Rodion explained to me that at home his family often switch between Buryat and Russian, as bilingual people often do, a kind of mercurial game perfect for raising a young performance poet. Yet, many in rural Irkutsk no longer have such a luxury because the Western Buryat languages are, as UNESCO has been saying since the early 1990s “nearly extinct”. Among the educated elites in Ulaan Üde it is increasingly common these days to meet bright young metropolitan and well-travelled Buryats who speak English and Chinese fabulously, but not their own language. A Buryat friend of mine who came to Altargana with me was incessantly asked if she spoke Buryat or even Khalkha Mongolian, only to have to embarrassingly answer each time that she did not. Not a jot. The old Soviet program of Korenizatsia (Indigination) from the 1920s onwards made the creation of minority language print and radio media compulsory, encouraging the transcription, study and printing of Buryat oral epics.
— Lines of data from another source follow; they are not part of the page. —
==> run a: inputs <==
==> flow/design.v <==
module FDIVIDER(
    input  logic ACLK,
    input  logic RESTN,
    output logic SCLK,
    output logic TICK    
);
logic [3:0]count;
assign TICK = (count == 4'd4) && !SCLK;
always_ff@(posedge ACLK)begin
    if(!RESTN)begin
        count <= 0;
        SCLK <= 0;
    end else begin
        if(count == 4'd4)begin
            count <= 0;
            SCLK <= ~SCLK;
        end else begin
            count <= count +1;
        end
    end
end
endmodule
module FIFO_MANAGER(
    input logic Tx_full,
    input logic SS_full,
    input logic Tx_empty,
    input logic SS_empty,
    output logic FREADY_full,
    output logic FREADY_empty
);
always_comb begin : Full_empty_block
    if(Tx_full | SS_full)begin
        FREADY_full = 0;
    end else begin
        FREADY_full = 1;
    end
    if(Tx_empty | SS_empty) begin
        FREADY_empty = 0;
    end else begin
        FREADY_empty = 1;
    end
end
endmodule
module Async_Tx_FIFO #(
    parameter DATA_WIDTH = 32,
    parameter ADDR_WIDTH = 4  
)(
    input  logic [DATA_WIDTH-1:0] data_in,
    input  logic wr_en,
    input  logic rd_en,
    input  logic ACLK,    
    input  logic SCLK,    
    input  logic rst_n,
    output logic [DATA_WIDTH-1:0] data_out,
    output logic empty,
    output logic full
);
    logic [DATA_WIDTH-1:0] mem [0:(1<<ADDR_WIDTH)-1];
    logic [ADDR_WIDTH:0] wr_ptr_bin, rd_ptr_bin;
    logic [ADDR_WIDTH:0] wr_ptr_gry, rd_ptr_gry;
    logic [ADDR_WIDTH:0] wr_ptr_sync1, wr_ptr_sync2;
    logic [ADDR_WIDTH:0] rd_ptr_sync1, rd_ptr_sync2;
    always_ff @(posedge ACLK) begin
        if (!rst_n) begin
            wr_ptr_bin <= 0;
            wr_ptr_gry <= 0;
        end else if (wr_en && !full) begin
            wr_ptr_bin <= wr_ptr_bin + 1;
            wr_ptr_gry <= ((wr_ptr_bin + 1) >> 1) ^ (wr_ptr_bin + 1);
        end
    end
    always_ff @(posedge ACLK) begin
        if (rst_n && wr_en && !full)
            mem[wr_ptr_bin[ADDR_WIDTH-1:0]] <= data_in;
    end
    always_ff @(posedge ACLK) begin
        if (!rst_n) begin
            rd_ptr_bin <= 0;
            rd_ptr_gry <= 0;
            data_out   <= 0;
        end else if (SCLK && rd_en && !empty) begin
            rd_ptr_bin <= rd_ptr_bin + 1;
            rd_ptr_gry <= ((rd_ptr_bin + 1) >> 1) ^ (rd_ptr_bin + 1);
            data_out   <= mem[rd_ptr_bin[ADDR_WIDTH-1:0]];
        end
    end
    always_ff @(posedge ACLK) begin
        if (!rst_n) begin
            wr_ptr_sync1 <= 0;
            wr_ptr_sync2 <= 0;
        end else if (SCLK) begin
            wr_ptr_sync1 <= wr_ptr_gry;
            wr_ptr_sync2 <= wr_ptr_sync1;
        end
    end
    always_ff @(posedge ACLK) begin
        if (!rst_n) begin
            rd_ptr_sync1 <= 0;
            rd_ptr_sync2 <= 0;
        end else begin
            rd_ptr_sync1 <= rd_ptr_gry;
            rd_ptr_sync2 <= rd_ptr_sync1;
        end
    end
    assign empty = (wr_ptr_sync2 == rd_ptr_gry);
    assign full  = (wr_ptr_gry == {~rd_ptr_sync2[ADDR_WIDTH:ADDR_WIDTH-1], rd_ptr_sync2[ADDR_WIDTH-2:0]});
endmodule
module Async_SS_FIFO #(
    parameter DATA_WIDTH = 32,
    parameter ADDR_WIDTH = 4  
)(
    input  logic [DATA_WIDTH-1:0] data_in,
    input  logic wr_en,
    input  logic rd_en,
    input  logic ACLK,    
    input  logic SCLK,    
    input  logic rst_n,
    output logic [DATA_WIDTH-1:0] data_out,
    output logic empty,
    output logic full
);
    logic [DATA_WIDTH-1:0] mem [0:(1<<ADDR_WIDTH)-1];
    logic [ADDR_WIDTH:0] wr_ptr_bin, rd_ptr_bin;
    logic [ADDR_WIDTH:0] wr_ptr_gry, rd_ptr_gry;
    logic [ADDR_WIDTH:0] wr_ptr_sync1, wr_ptr_sync2;
    logic [ADDR_WIDTH:0] rd_ptr_sync1, rd_ptr_sync2;
    always_ff @(posedge ACLK) begin
        if (!rst_n) begin
            wr_ptr_bin <= 0;
            wr_ptr_gry <= 0;
        end else if (wr_en && !full) begin
            wr_ptr_bin <= wr_ptr_bin + 1;
            wr_ptr_gry <= ((wr_ptr_bin + 1) >> 1) ^ (wr_ptr_bin + 1);
        end
    end
    always_ff @(posedge ACLK) begin
        if (rst_n && wr_en && !full)
            mem[wr_ptr_bin[ADDR_WIDTH-1:0]] <= data_in;
    end
    always_ff @(posedge ACLK) begin
        if (!rst_n) begin
            rd_ptr_bin <= 0;
            rd_ptr_gry <= 0;
            data_out   <= 0;
        end else if (SCLK && rd_en && !empty) begin
            rd_ptr_bin <= rd_ptr_bin + 1;
            rd_ptr_gry <= ((rd_ptr_bin + 1) >> 1) ^ (rd_ptr_bin + 1);
            data_out   <= mem[rd_ptr_bin[ADDR_WIDTH-1:0]];
        end
    end
    always_ff @(posedge ACLK) begin
        if (!rst_n) begin
            wr_ptr_sync1 <= 0;
            wr_ptr_sync2 <= 0;
        end else if (SCLK) begin
            wr_ptr_sync1 <= wr_ptr_gry;
            wr_ptr_sync2 <= wr_ptr_sync1;
        end
    end
    always_ff @(posedge ACLK) begin
        if (!rst_n) begin
            rd_ptr_sync1 <= 0;
            rd_ptr_sync2 <= 0;
        end else begin
            rd_ptr_sync1 <= rd_ptr_gry;
            rd_ptr_sync2 <= rd_ptr_sync1;
        end
    end
    assign empty = (wr_ptr_sync2 == rd_ptr_gry);
    assign full  = (wr_ptr_gry == {~rd_ptr_sync2[ADDR_WIDTH:ADDR_WIDTH-1], rd_ptr_sync2[ADDR_WIDTH-2:0]});
endmodule
module AXI_SLAVE(
    input logic ACLK,
    input logic ARESETN,
    input logic [31:0]AWADDR,
    input logic AWVALID,
    output logic AWREADY,
    input logic [31:0]WDATA,
    input logic WVALID,
    output logic WREADY,
    output logic[1:0]BRESP,
    output logic BVALID,
    input logic BREADY,
    input logic FREADY_full,
    output logic wr_en,
    output logic[31:0]Tx_data_out,
    output logic[31:0]SS_data_out
);
 localparam logic [31:0] Tx_address = 32'h0;
 localparam logic [31:0] SS_address = 32'h2;
 typedef enum logic[1:0]{
    IDEAL,
    DECODE,
    EXECUTE
 } state_t;
typedef enum logic{
    START,
    OK
}phase_t;
logic ready;
logic [31:0]data_buffer_1;
logic [31:0]addr_buffr;
state_t state;
phase_t phase;
logic AWalrt;
logic Walrt;
always_ff@(posedge ACLK)begin : AXI_SLAVE
    if(!ARESETN)begin
        wr_en <= 0;
        state <= IDEAL;
        BRESP <= 2'b00;
        BVALID <= 0;
        Tx_data_out <= 0;
        SS_data_out <= 0;
    end else begin
        wr_en <= 0;
        case(state)
            IDEAL: begin
                BRESP <= 2'b00;
                if(ready) begin
                    state <= DECODE;
                end
            end
            DECODE:begin
                BRESP <= 2'b00;
                case(addr_buffr)
                    Tx_address: begin
                        Tx_data_out <= data_buffer_1;
                        BRESP <= 2'b00;
                    end
                    SS_address: begin
                        SS_data_out <= data_buffer_1;
                        BRESP <= 2'b00;
                    end
                    default: begin
                        BRESP <= 2'b10;
                    end
                endcase
                if(BVALID & BREADY) begin
                    BVALID <= 0;
                    state <= EXECUTE;
                end else begin
                    BVALID <= 1;
                end
            end
            EXECUTE:begin
                BVALID <= 0;
                wr_en <= (addr_buffr == Tx_address);  
                state <= IDEAL;
                BRESP <= 2'b00;
            end
            default: state <= IDEAL;
        endcase
    end
end
always_ff@(posedge ACLK)begin : handshake_block
    if(!ARESETN)begin
        phase <= START;
        ready <= 0;
        AWalrt <= 0;
        Walrt <= 0;
    end else begin
        case(phase)
            START:begin
                if(AWVALID & AWREADY) begin
                    AWalrt <= 1;  
                    addr_buffr <= AWADDR;
                 end
                if(WVALID & WREADY)begin
                    Walrt <= 1;     
                    data_buffer_1 <= WDATA;
                end
                if(AWalrt & Walrt) begin    
                ready <= 1; 
                phase <= OK;
                end
            end
            OK:begin
                ready <= 0;
                AWalrt <= 0;
                Walrt <= 0;
                if(BVALID & BREADY) begin  
                    phase <= START; 
                end
            end
        endcase
    end
end
always_comb begin : ready_block
    if(FREADY_full && (phase == START) && (state == IDEAL) && !wr_en)begin
        AWREADY = !AWalrt;
        WREADY = !Walrt;
    end else begin
        AWREADY = 0;
        WREADY = 0;
    end
end
endmodule
module DATA_BUFFER(
    input logic[31:0] din_1,
    input logic[31:0]din_2,
    input logic go,
    input logic ACLK,
    input logic SCLK,
    input logic ARESETN,
    input logic SRESP,
    output logic DREADY,
    output logic [33:0]dout
);
typedef enum logic[2:0]{
    IDEAL,
    WAIT_FIFO,
    FETCH,
    CONCATENATE,
    VALIDATE
} state_t;
logic [31:0] SS_buffer_1;
logic [1:0] SS_buffer_2;
state_t state;
always_ff@(posedge ACLK) begin : data_fetch_block
    if(!ARESETN)begin
        state <= IDEAL;
        DREADY <= 0;
    end else if(SCLK) begin
        case(state)
            IDEAL:begin
                DREADY <= 0;
                if(go) begin
                    state <= WAIT_FIFO;
                end
            end
            WAIT_FIFO: begin
                state <= FETCH;
            end
            FETCH:begin
                SS_buffer_1 <= din_1;
                SS_buffer_2 <= din_2[1:0];
                state <= CONCATENATE;
            end
            CONCATENATE:begin
                dout <= {SS_buffer_2,SS_buffer_1};
                state <= VALIDATE;
                DREADY <= 1;
            end
            VALIDATE:begin
                if(DREADY & SRESP)begin
                    state <= IDEAL;
                end
            end
            default: state <= IDEAL;
        endcase
    end
end
endmodule
module SPI_MASTER(
    input logic ACLK,
    input logic FSCLK,
    input logic FTICK,
    input logic ARESETN,
    input logic FREADY_empty,
    input logic DREADY,
    input logic [33:0] din,
    output logic go,
    output logic SRESP,
    output logic rd_en,
    output logic[1:0]SS,
    output logic MOSI,
    output logic SCLK,
    input logic MISO
);
typedef enum logic[2:0]{
    IDEAL,
    WAIT_FIFO,
    FETCH,
    START,
    DONE,
    VALIDATE
} state_t;
logic [5:0]count;
logic [31:0] data_buffer_3;
logic [1:0] data_buffer_4;
state_t state;
assign SCLK = (state == START && count != 6'd0) ? FSCLK : 0;
always_ff@(posedge ACLK) begin : main_FSM_block
    if(!ARESETN)begin
        state <= IDEAL;
        count <= 0;
        rd_en <= 0;
        go <= 0;
        SRESP <= 0;
        SS <= 0;
        MOSI <= 0;
    end else if(FTICK) begin
        case(state)
            IDEAL:begin
                go <= 0;
                if(FREADY_empty)begin
                    go <= 1;
                    rd_en <= 1;
                    state <= WAIT_FIFO;
                    count <= 0;
                end
            end
            WAIT_FIFO:begin
                rd_en <= 0;
                go <= 0;
                state <=FETCH;
            end
            FETCH:begin
                if(DREADY) begin
                    data_buffer_3 <= din[31:0];
                    data_buffer_4 <= din[33:32];
                    SS <= din[33:32];
                    state <= START;
                end
            end
            START:begin
                if(count == 6'd32) begin
                    state <= DONE;
                end else begin
                    if(DREADY) begin
                        MOSI <= data_buffer_3[31];
                        data_buffer_3 <= {data_buffer_3[30:0],1'b0};
                        count <= count +1;
                    end
                end
            end
            DONE: begin
                SRESP <= 1;
                state <= VALIDATE;
            end
            VALIDATE:begin
                SRESP <= 0;
                state <= IDEAL;
            end
            default: state <= IDEAL;
        endcase
    end
end
endmodule
module Module_Wrapper (
    input logic ACLK,
    input logic ARESETN,
    input  logic [31:0] AWADDR,
    input  logic AWVALID,
    output logic AWREADY,
    input  logic [31:0] WDATA,
    input  logic WVALID,
    output logic WREADY,
    output logic [1:0] BRESP,
    output logic BVALID,
    input  logic BREADY,
    output logic [1:0] SS,
    output logic MOSI,
    output logic SCLK,
    input  logic MISO
);
    logic sclk_int, sclk_tick;
    logic fready_full, fready_empty;
    logic wr_en, rd_en;
    logic [31:0] tx_data_bus, ss_data_bus;
    logic [31:0] fifo_tx_out, fifo_ss_out;
    logic [33:0] data_to_master;
    logic go, dready, sresp;
    logic tx_full, tx_empty, ss_full, ss_empty;
    FDIVIDER fdiv_inst (
        .ACLK(ACLK),
        .RESTN(ARESETN),
        .SCLK(sclk_int),
        .TICK(sclk_tick)
    );
    AXI_SLAVE axi_inst (
        .ACLK(ACLK),
        .ARESETN(ARESETN),
        .AWADDR(AWADDR), .AWVALID(AWVALID), .AWREADY(AWREADY),
        .WDATA(WDATA), .WVALID(WVALID), .WREADY(WREADY),
        .BRESP(BRESP), .BVALID(BVALID), .BREADY(BREADY),
        .FREADY_full(fready_full),
        .wr_en(wr_en),
        .Tx_data_out(tx_data_bus),
        .SS_data_out(ss_data_bus)
    );
    Async_Tx_FIFO tx_fifo_inst (
        .ACLK(ACLK),
        .SCLK(sclk_tick),
        .rst_n(ARESETN),
        .data_in(tx_data_bus),
        .wr_en(wr_en),
        .rd_en(rd_en),
        .data_out(fifo_tx_out),
        .full(tx_full),
        .empty(tx_empty)
    );
    Async_SS_FIFO ss_fifo_inst (
        .ACLK(ACLK),
        .SCLK(sclk_tick),
        .rst_n(ARESETN),
        .data_in(ss_data_bus),
        .wr_en(wr_en),
        .rd_en(rd_en),
        .data_out(fifo_ss_out),
        .full(ss_full),
        .empty(ss_empty)
    );
    FIFO_MANAGER fifo_mgmt_inst (
        .Tx_full(tx_full), .SS_full(ss_full),
        .Tx_empty(tx_empty), .SS_empty(ss_empty),
        .FREADY_full(fready_full), .FREADY_empty(fready_empty)
    );
    DATA_BUFFER dbuff_inst (
        .din_1(fifo_tx_out), .din_2(fifo_ss_out),
        .go(go), .ACLK(ACLK), .SCLK(sclk_tick), .ARESETN(ARESETN),
        .SRESP(sresp), .DREADY(dready),
        .dout(data_to_master)
    );
    SPI_MASTER master_inst (
        .ACLK(ACLK), .FSCLK(sclk_int), .FTICK(sclk_tick), .ARESETN(ARESETN),
        .FREADY_empty(fready_empty),
        .DREADY(dready), .din(data_to_master),
        .go(go), .SRESP(sresp), .rd_en(rd_en),
        .SS(SS), .MOSI(MOSI), .SCLK(SCLK), .MISO(MISO)
    );
endmodule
However, the irony is that for Siberian Buryats, Russian, as the academic and literary language of art and science became the gateway to perceived social mobility. Attempts since the fall of the USSR to rekindle interest in adult learning of the language have not made a great deal of impact and most children know that to get ahead there is little point in treating the local language as seriously as one would do with Russian.

Yet these young reciters, as much as they are dependant upon old texts, are not from this world of Buryat academia. A lot of them are from the countryside, for whom seeing something like a public performance of epic in a local town hall can be a life-changing event. If there is a creative outlet for performing in language like Altargana, this can only be a good thing.

Winners for the three age groups of Altargana 2016’s üligershedei konkurs (competition of epic reciters) (Photo copyright of the author).

Jonathan Ratcliffe is a PhD candidate in Asian History at The Australian National University, Canberra, Australia.